It is, obviously, impossible to get into other persons’ subjective perspective. Nevertheless, the aim of understanding others’ perspectives from the inside (from the outside) can be a methodological ideal. In accordance with principles from theoretical hermeneutics, reflective life world research is a useful holistic strategy for uncovering informers’ subjective horizons, their overall per­spectives on themselves and the world around them (Bowling 1997, Flick 2002). A personal horizon includes much more than thoughts and beliefs. It also includes mental states like emotions, attitudes and personal values. In order to facilitate comprehensive authentic communication, interviewers need to create an atmosphere that facilitates dialogue about all aspects of informers’ horizons.

Findings

The participants included ambulance personnel with various backgrounds, identities and professional roles. One might therefore think that they would describe their dialogue with AMK very differently.
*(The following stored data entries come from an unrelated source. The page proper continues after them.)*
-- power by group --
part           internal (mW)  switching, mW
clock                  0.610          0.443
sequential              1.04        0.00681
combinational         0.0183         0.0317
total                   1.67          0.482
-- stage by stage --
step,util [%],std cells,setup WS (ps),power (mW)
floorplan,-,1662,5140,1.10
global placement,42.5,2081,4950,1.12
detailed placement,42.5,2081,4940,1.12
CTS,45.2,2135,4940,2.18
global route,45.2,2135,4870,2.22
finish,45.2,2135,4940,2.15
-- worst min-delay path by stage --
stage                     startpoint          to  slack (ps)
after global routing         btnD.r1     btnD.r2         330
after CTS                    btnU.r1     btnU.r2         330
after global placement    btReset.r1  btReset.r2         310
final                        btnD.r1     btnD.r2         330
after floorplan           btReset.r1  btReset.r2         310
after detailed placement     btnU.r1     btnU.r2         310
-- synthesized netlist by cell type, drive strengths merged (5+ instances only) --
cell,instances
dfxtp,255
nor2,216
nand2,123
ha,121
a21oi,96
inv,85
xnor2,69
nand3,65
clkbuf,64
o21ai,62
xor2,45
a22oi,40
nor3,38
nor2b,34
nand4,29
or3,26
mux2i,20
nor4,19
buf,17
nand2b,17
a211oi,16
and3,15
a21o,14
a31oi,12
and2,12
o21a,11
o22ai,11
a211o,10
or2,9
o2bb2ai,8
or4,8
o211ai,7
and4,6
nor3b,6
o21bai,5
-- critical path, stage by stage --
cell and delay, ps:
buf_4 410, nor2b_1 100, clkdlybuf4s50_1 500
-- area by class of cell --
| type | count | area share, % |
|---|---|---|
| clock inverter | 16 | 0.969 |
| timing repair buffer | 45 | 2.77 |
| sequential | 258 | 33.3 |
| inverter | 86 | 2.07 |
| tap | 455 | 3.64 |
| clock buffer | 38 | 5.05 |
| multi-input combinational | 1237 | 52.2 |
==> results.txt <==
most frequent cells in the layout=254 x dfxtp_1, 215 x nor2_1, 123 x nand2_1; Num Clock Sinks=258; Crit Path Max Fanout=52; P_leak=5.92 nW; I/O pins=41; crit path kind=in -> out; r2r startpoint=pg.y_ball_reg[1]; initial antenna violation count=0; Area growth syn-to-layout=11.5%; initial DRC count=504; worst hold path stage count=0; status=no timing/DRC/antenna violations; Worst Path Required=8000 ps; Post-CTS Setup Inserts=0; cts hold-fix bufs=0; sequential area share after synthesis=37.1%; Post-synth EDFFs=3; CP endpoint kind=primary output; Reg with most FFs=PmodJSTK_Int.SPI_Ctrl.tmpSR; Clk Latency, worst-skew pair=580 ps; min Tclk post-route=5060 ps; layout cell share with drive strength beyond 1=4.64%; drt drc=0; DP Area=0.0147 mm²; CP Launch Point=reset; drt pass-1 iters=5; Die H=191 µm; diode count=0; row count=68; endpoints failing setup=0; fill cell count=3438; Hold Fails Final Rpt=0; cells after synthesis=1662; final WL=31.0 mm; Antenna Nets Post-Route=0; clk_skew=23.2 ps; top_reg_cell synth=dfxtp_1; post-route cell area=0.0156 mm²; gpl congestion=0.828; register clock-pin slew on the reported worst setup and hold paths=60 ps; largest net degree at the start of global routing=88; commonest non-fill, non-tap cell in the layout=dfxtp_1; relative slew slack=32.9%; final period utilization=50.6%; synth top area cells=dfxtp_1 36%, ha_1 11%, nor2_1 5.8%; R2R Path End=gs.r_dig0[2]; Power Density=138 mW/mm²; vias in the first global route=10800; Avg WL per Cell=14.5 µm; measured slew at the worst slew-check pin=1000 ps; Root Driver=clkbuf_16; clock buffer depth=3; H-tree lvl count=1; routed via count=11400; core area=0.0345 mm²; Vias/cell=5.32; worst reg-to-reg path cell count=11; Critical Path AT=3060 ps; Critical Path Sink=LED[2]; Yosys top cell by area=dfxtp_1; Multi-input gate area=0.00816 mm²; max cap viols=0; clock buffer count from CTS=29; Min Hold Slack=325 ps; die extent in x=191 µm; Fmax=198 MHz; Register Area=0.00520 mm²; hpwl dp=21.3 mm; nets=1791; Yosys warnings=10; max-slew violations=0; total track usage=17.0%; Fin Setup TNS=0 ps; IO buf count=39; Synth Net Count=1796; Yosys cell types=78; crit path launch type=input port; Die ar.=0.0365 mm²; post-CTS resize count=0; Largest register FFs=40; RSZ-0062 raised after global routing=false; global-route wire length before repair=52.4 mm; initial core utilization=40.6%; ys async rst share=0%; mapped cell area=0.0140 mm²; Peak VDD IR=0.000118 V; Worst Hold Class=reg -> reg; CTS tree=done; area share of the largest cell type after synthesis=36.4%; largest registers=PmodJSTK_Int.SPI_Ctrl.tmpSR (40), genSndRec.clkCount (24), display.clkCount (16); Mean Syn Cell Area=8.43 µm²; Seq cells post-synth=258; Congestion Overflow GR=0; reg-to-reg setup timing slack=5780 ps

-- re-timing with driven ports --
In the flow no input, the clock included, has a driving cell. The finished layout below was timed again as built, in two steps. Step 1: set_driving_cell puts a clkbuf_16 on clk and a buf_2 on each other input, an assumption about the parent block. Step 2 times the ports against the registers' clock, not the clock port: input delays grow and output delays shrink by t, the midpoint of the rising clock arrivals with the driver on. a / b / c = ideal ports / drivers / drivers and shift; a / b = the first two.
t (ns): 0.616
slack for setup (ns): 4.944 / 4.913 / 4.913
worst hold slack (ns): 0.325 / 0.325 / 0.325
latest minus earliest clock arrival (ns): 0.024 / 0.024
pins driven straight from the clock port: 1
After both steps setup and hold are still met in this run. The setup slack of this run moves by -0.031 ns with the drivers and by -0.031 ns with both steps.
This hypothesis turned out to be false. A striking finding of the study was that the paramedics shared many views about their interactive relations to AMK, and that they all described the interactive dialog as difficult and challenging. As one said: ‘Misunderstandings happen very often. It seems impossible to avoid them. I have no idea what I should do.’
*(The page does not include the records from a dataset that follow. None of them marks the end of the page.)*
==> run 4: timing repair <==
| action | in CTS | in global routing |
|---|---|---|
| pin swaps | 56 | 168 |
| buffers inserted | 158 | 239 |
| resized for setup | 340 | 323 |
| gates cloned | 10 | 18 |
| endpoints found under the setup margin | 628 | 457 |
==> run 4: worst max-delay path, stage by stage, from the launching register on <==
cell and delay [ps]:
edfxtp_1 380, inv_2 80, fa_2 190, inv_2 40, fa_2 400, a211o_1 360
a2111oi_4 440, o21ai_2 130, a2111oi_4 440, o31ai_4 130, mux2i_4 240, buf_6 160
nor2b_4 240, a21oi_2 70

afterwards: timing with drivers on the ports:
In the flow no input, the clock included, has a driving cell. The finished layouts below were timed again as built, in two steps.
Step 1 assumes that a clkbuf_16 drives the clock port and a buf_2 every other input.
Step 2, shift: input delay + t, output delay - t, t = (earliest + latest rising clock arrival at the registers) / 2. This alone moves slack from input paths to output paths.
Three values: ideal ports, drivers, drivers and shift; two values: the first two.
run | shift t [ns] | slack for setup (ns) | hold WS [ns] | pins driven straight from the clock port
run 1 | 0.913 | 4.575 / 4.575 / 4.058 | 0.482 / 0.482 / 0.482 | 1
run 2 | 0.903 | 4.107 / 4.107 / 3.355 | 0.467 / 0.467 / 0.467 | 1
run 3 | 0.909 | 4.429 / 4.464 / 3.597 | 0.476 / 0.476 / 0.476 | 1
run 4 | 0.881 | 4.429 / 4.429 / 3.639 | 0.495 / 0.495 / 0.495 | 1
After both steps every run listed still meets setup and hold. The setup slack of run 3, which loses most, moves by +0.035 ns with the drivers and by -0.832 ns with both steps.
This is an optimization exercise on Yosys and OpenROAD, whose aim is small area, not a production implementation. Where RTL was checked, it was by simulation tests only, not by an equivalence proof against the original. Power and IR drop assume default switching activity.

==> inputs of v3 <==
==> flow/design.v (excerpt) <==
module mag_dig_top #(
  parameter ADC_BITS=10,
  parameter W=24,
  parameter FRAC=12,
  parameter LOG2_OSR_MAX=8
)(
  input                 clk,
  input                 rst_n,
  input  [ADC_BITS-1:0] adc_code,
  input                 adc_valid,
  input  [1:0]          mux_sel,
  input  sclk,
  input  cs_n,
  input  mosi,
  output miso,
  input  [31:0]         version_id
);
clock: 55.0 ns
lec_check: 0
abc_area: 1
cap_margin: 20
core_margin: 2
core_utilization: 45
cts_cluster_diameter: 70
cts_cluster_size: 22
gpl_timing_driven: 0
place_density: 0.6
slew_margin: 20
run.sh (not shown) runs the stock make flow with config.mk's settings and CLKGATE_MAP_FILE= SYNTH_SCRIPT=/design/flow/synth_recipe.tcl, a recipe that flattens the netlist after the stock synthesis.
==> v13: changes against v3 <==
--- a/flow/design.v
+++ b/flow/design.v
@@ -174,19 +174,18 @@
   wire [23:0] cwd = ({24{w_R2}} & R2[23:0]) | ({24{w_CNT}} & cnt_new) | ({24{w_DEC}} & {5'd0, T[23:5]}) |
                     ({24{w_N}} & NEXT) | ({24{w_N2}} & NEXT2) | ({24{w_T}} & T) |
                     ({24{w_S1}} & sat25(R1[24:0])) | ({24{w_S2}} & sat25(R2)) | ({24{w_R1}} & R1[23:0]);
   wire cwe = rtCR & ((rtC & (P[0] | P[1])) | (ev_r & (P[2] | P[7] | P[8] | P[9] | P[10] | P[11] | P[12] | P[13] | P[14])) |
                      (sl_r & (P[5] | P[6])) | P[15]);
   always @(posedge clk) begin
     if (rtCR) begin
-      if (P[0]) begin T <= rq; ev_r <= ev; sl_r <= sl; end
+      if (P[0]) begin ev_r <= ev; sl_r <= sl; end
       if (P[1]) flo <= HEAD[18];
-      if (P[2] & ~ev_r) T <= {HEAD[18:0], 5'd0};
-      if (P[3] | P[6]) T <= R2[23:0];
-      if (P[4]) T <= rq;
+      if (P[0] | (P[2] & ~ev_r) | P[3] | P[4] | P[6])
+        T <= ({24{P[0] | P[4]}} & rq) | ({24{P[2]}} & {HEAD[18:0], 5'd0}) | ({24{P[3] | P[6]}} & R2[23:0]);
       if (P[7]) cond_r <= cond & ev_r;
       if (P[8] | P[10] | P[11]) S <= R1;
       if (P[9] | P[12] | P[13]) S2 <= R2;
     end else begin
       ev_r <= 1'b0; sl_r <= 1'b0;
       if (P[1] | P[2] | P[4] | P[5] | P[7] | P[8]) S2 <= sx25(sat25(R2));
       if (P[3])  OUT0 <= sat25(R2);
@@ -234,20 +233,24 @@
   always @* begin
     rv = 32'd0; rring = 1'b0; rg = 1'b0; rax = ra[1:0]; rslot = 4'd0; rsgn_l = 1'b0;
     case (ra)
       7'h00: rv = 32'h4D41474D;
       7'h01: rv = version_id;
       7'h02: rv = {28'd0, st, n60, n50, 1'b0};
       7'h04: rv = {crc_error, 31'd0};
+      7'h19: rv = {24'd0, alpha};
+      7'h1A: rv = {24'd0, osr};
+      7'h50: rv = sx32(OUT0);
+      7'h51: rv = sx32(OUT1);
+      7'h52: rv = sx32(OUT2);
+      7'h53: rv = MAG;
       7'h10, 7'h11, 7'h12: begin rring = 1'b1; rslot = 4'd3; rsgn_l = offs[ra[1:0]]; end
       7'h14, 7'h15, 7'h16: begin rring = 1'b1; rslot = 4'd4; rsgn_l = gains[ra[1:0]]; end
       7'h40, 7'h41, 7'h42: begin rring = 1'b1; rslot = 4'd5; rsgn_l = slope24[ra[1:0]]; end
       7'h18: begin rring = 1'b1; rg = 1'b1; rslot = 4'd9;  end
-      7'h19: rv = {24'd0, alpha};
-      7'h1A: rv = {24'd0, osr};
       7'h1B: begin rring = 1'b1; rg = 1'b1; rslot = 4'd12; end
       7'h1C: begin rring = 1'b1; rg = 1'b1; rslot = 4'd14; end
       7'h1D: begin rring = 1'b1; rg = 1'b1; rslot = 4'd13; end
       7'h1E: begin rring = 1'b1; rg = 1'b1; rslot = 4'd11; end
       7'h1F: begin rring = 1'b1; rg = 1'b1; rslot = 4'd0;  end
       7'h20: begin rring = 1'b1; rg = 1'b1; rslot = 4'd15; end
       7'h30: begin rring = 1'b1; rg = 1'b1; rslot = 4'd1;  end
@@ -255,18 +258,14 @@
       7'h32: begin rring = 1'b1; rg = 1'b1; rslot = 4'd3;  end
       7'h33: begin rring = 1'b1; rg = 1'b1; rslot = 4'd4;  end
       7'h34: begin rring = 1'b1; rg = 1'b1; rslot = 4'd5;  end
       7'h35: begin rring = 1'b1; rg = 1'b1; rslot = 4'd6;  end
       7'h36: begin rring = 1'b1; rg = 1'b1; rslot = 4'd7;  end
       7'h37: begin rring = 1'b1; rg = 1'b1; rslot = 4'd8;  end
       7'h38: begin rring = 1'b1; rg = 1'b1; rslot = 4'd10; end
-      7'h50: rv = sx32(OUT0);
-      7'h51: rv = sx32(OUT1);
-      7'h52: rv = sx32(OUT2);
-      7'h53: rv = MAG;
       default: ;
     endcase
   end
   wire [3:0]  gpos = ph + 4'd15 - rslot;
   wire [15:0] gmsb = {G[383], G[359], G[335], G[311], G[287], G[263], G[239], G[215],
                       G[191], G[167], G[143], G[119], G[95],  G[71],  G[47],  G[23]};
   wire        gsgn = gmsb[gpos];
@@ -295,14 +294,20 @@
       7'h36: wslot = 4'd7;
       7'h37: wslot = 4'd8;
       7'h38: wslot = 4'd10;
       default: wring = 1'b0;
     endcase
   end
   wire commit_cyc = srise & (fc == 6'd47) & ~rw;
+  wire rd_dec = ~cs_n & srise & (fc == 6'd7) & cmd[6];
+  wire cmd_ld = rd_dec;
+  wire cmd_sh = ~cs_n & ~rd_dec & ((srise & (fc < 6'd8)) | (sfall & rw & (fc >= 6'd8) & (fc < 6'd16)));
+  wire sh_ld  = rd_dec & ~rring;
+  wire sh_cap = cap & (ph == cap_slot);
+  wire sh_sh  = ~cs_n & ~sh_cap & ((srise & ~rw & (fc >= 6'd8) & (fc < 6'd40)) | (sfall & rw & (fc >= 6'd16) & (fc < 6'd40)));
   assign wp_g = wg;
   assign wp_ax = wa[1:0];
   assign wp_slot = wslot;
   wire crc_ok = (lf_next == 8'd0);
   always @(posedge clk or negedge rst_n) begin
     if (!rst_n) begin
       sclk_d <= 1'b0; sclk_dd <= 1'b0; cs_d <= 1'b1;
@@ -335,36 +340,34 @@
   end
   always @(posedge clk) begin
     if (cs_n) begin
       fc <= 6'd0; lf <= 8'd0;
     end else begin
       if (srise) begin
         fc <= fc + 6'd1;
-        if (fc < 6'd8) cmd <= {cmd[6:0], mosi};
         if (fc == 6'd7) rwr <= cmd[6];
         if (fc < 6'd40 || !rw) lf <= lf_next;
-        if (fc >= 6'd8 && fc < 6'd40 && !rw) SH <= {SH[22:0], mosi};
-        if (fc == 6'd7 && cmd[6]) begin
-          if (rring) cmd <= {8{rsgn}};
-          else begin cmd <= rv[31:24]; SH <= rv[23:0]; end
-        end
       end
       if (sfall && rw) begin
-        if (fc >= 6'd8 && fc < 6'd16) begin miso_r <= cmd[7]; cmd <= {cmd[6:0], 1'b0}; end
-        else if (fc >= 6'd16 && fc < 6'd40) begin miso_r <= SH[23]; SH <= {SH[22:0], 1'b0}; end
+        if (fc >= 6'd8 && fc < 6'd16) miso_r <= cmd[7];
+        else if (fc >= 6'd16 && fc < 6'd40) miso_r <= SH[23];
         else if (fc >= 6'd40 && fc < 6'd48) begin miso_r <= lf[7]; lf <= {lf[6:0], 1'b0}; end
       end
     end
-    if (cap & (ph == cap_slot)) SH <= cap_g ? GH : HEAD;
+    if (cmd_ld | cmd_sh)
+      cmd <= ({8{cmd_ld & rring}} & {8{rsgn}}) | ({8{cmd_ld & ~rring}} & rv[31:24]) | ({8{cmd_sh}} & {cmd[6:0], mosi});
+    if (sh_ld | sh_cap | sh_sh)
+      SH <= ({24{sh_ld}} & rv[23:0]) | ({24{sh_cap & cap_g}} & GH) | ({24{sh_cap & ~cap_g}} & HEAD) |
+            ({24{sh_sh}} & {SH[22:0], mosi});
   end
-  wire [23:0] BUS = sweep ? (P[4] ? 24'h001000 : 24'd0) : lland ? SH : cwd;
+  wire [23:0] BUS = ({24{~sweep}} & (cwd | ({24{lland}} & SH))) | {11'd0, sweep & P[4], 12'd0};
   wire weX = sweep | (cwe & (wax == 2'd0)) | (lland & (wp_ax == 2'd0));
   wire weY = sweep | (cwe & (wax == 2'd1)) | (lland & (wp_ax == 2'd1));
   wire weZ = sweep | (cwe & (wax == 2'd2)) | (lland & (wp_ax == 2'd2));
-  wire [23:0] Gin = sweep ? 24'd0 : gland ? SH : GH;
+  wire [23:0] Gin = ({24{~sweep & gland}} & SH) | ({24{~sweep & ~gland}} & GH);
   always @(posedge clk) begin
     LX <= {LX[359:0], weX ? BUS : LX[360 +: 24]};
     LY <= {LY[359:0], weY ? BUS : LY[360 +: 24]};
     LZ <= {LZ[359:0], weZ ? BUS : LZ[360 +: 24]};
     G  <= {G[359:0], Gin};
   end
 endmodule
CTS_CLUSTER_DIAMETER = 85   (was 70)
CTS_CLUSTER_SIZE = 30   (was 22)
==> comparison <==
Routed wire length: v13 is lower than v3 (about 7%).
Of v3 and v13, v3 has the higher non-clock buffer count (gap 28).
Against v3, the design area of v13 is lower by about 2.3%.
Critical path depth: v3 is higher than v13 (2).
Against v3, the power of v13 is smaller by about 7%.
Between v13 and v3, the lower worst hold slack is in v3 (gap 0.035 ns).
Count of clock-buffer cells in the layout: v3 is higher than v13 (39).
Setup slack: v13 is lower than v3 (1.2 ns).
Only the layout flow was run in v3; the RTL was not checked for function there.

==> afterwards: timing with drivers on the ports <==
In the flow no input, the clock included, has a driving cell. The finished layouts below were timed again as built, in two steps. Step 1 assumes that a clkbuf_16 drives the clock port and a buf_2 every other input. Step 2, shift: input delay + t, output delay - t, t = (earliest + latest rising clock arrival at the registers) / 2. This alone moves slack from input paths to output paths. Slacks: ideal ports / drivers / drivers and shift; pairs: ideal ports / drivers.
run | t, ns | setup WS [ns] | worst register clock-pin slew, ns | worst data-port slew with drivers (ns)
v3 | 0.865 | 29.511 / 29.511 / 29.511 | 0.10 / 0.10 | 0.09
v13 | 0.829 | 28.316 / 28.316 / 28.316 | 0.12 / 0.12 | 0.08
After both steps every run listed still meets setup and hold.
Furthermore, it was a widespread view that the communication was poor because it was interactive and because the AMK personnel could not observe the patients directly. The following was a representative statement: ‘The reality is often very different from what we think. So we face a double challenge: We do not know what to expect when we arrive at the scene of an accident. We have to prepare for the worst. But then we also have to communicate this to them [AMK], so they can make their decisions. The problem is that they do not see the patient and the situation, so this can be very difficult.’

Conflicts

When asked to explain why they thought the communication with AMK was so challenging, it was no surprise that the paramedic students did not use theoretical concepts from speech act theory. However, they clearly had an implicit understanding of the general idea about communication as involving much more than what is directly said. That is, they recognized that the main communication problem was that they did not interpret spoken or written messages – the ‘visible’ part of the iceberg – in the same way as the telephone operators in AMK.

The paramedic students said that it was not uncommon that they disagreed with AMK about choices of actions. Such disagreement could typically involve disputes about delivery addresses, resource allocations, patient autonomy and interpretation of information. When it was difficult to achieve agreement about these issues, conflicts sometimes arose. As one said:

Sometimes disagreement is settled when one of us [the ambulance or AMK] get new factual information, like an updated medical record. In such cases the communication problems are not so fundamental. The real problems arise when there is no new information that can help us to reach agreement. These disputes are not settled easily.

It was evident that many of the conflicts had normative dimensions – they involved disagreement about answers to question concerning what the ambulance personnel or AMK operators ought to do. As with normative questions in general, they did not have obvious empirical answers.

It was interesting to note that all the paramedic students held that it was especially difficult to solve these interprofessional normative conflicts as long as the communication was interactive. A typical view was that ‘It is not so difficult with co-workers, like doctors, at the scene of an accident. It is so much harder on a busy telephone line.’ The paramedics gave two reasons for this. First, limited time and resources made it practically difficult to discuss challenging situations over the phone. This was described as ‘unfortunate’, since extensive communication in conflict situations was conceived to be of special importance in interactive communication. As one said, ‘We need time to reach agreement so that we can cooperate. In fact, we need more time when we cannot see each other. But this is hopeless in our job. It is sad to say, but sometimes we just hang up when we realize that we cannot understand each other.’ Consequently, many conflicts were left unsolved and contributed to creating a negative tension between the paramedics and AMK operators.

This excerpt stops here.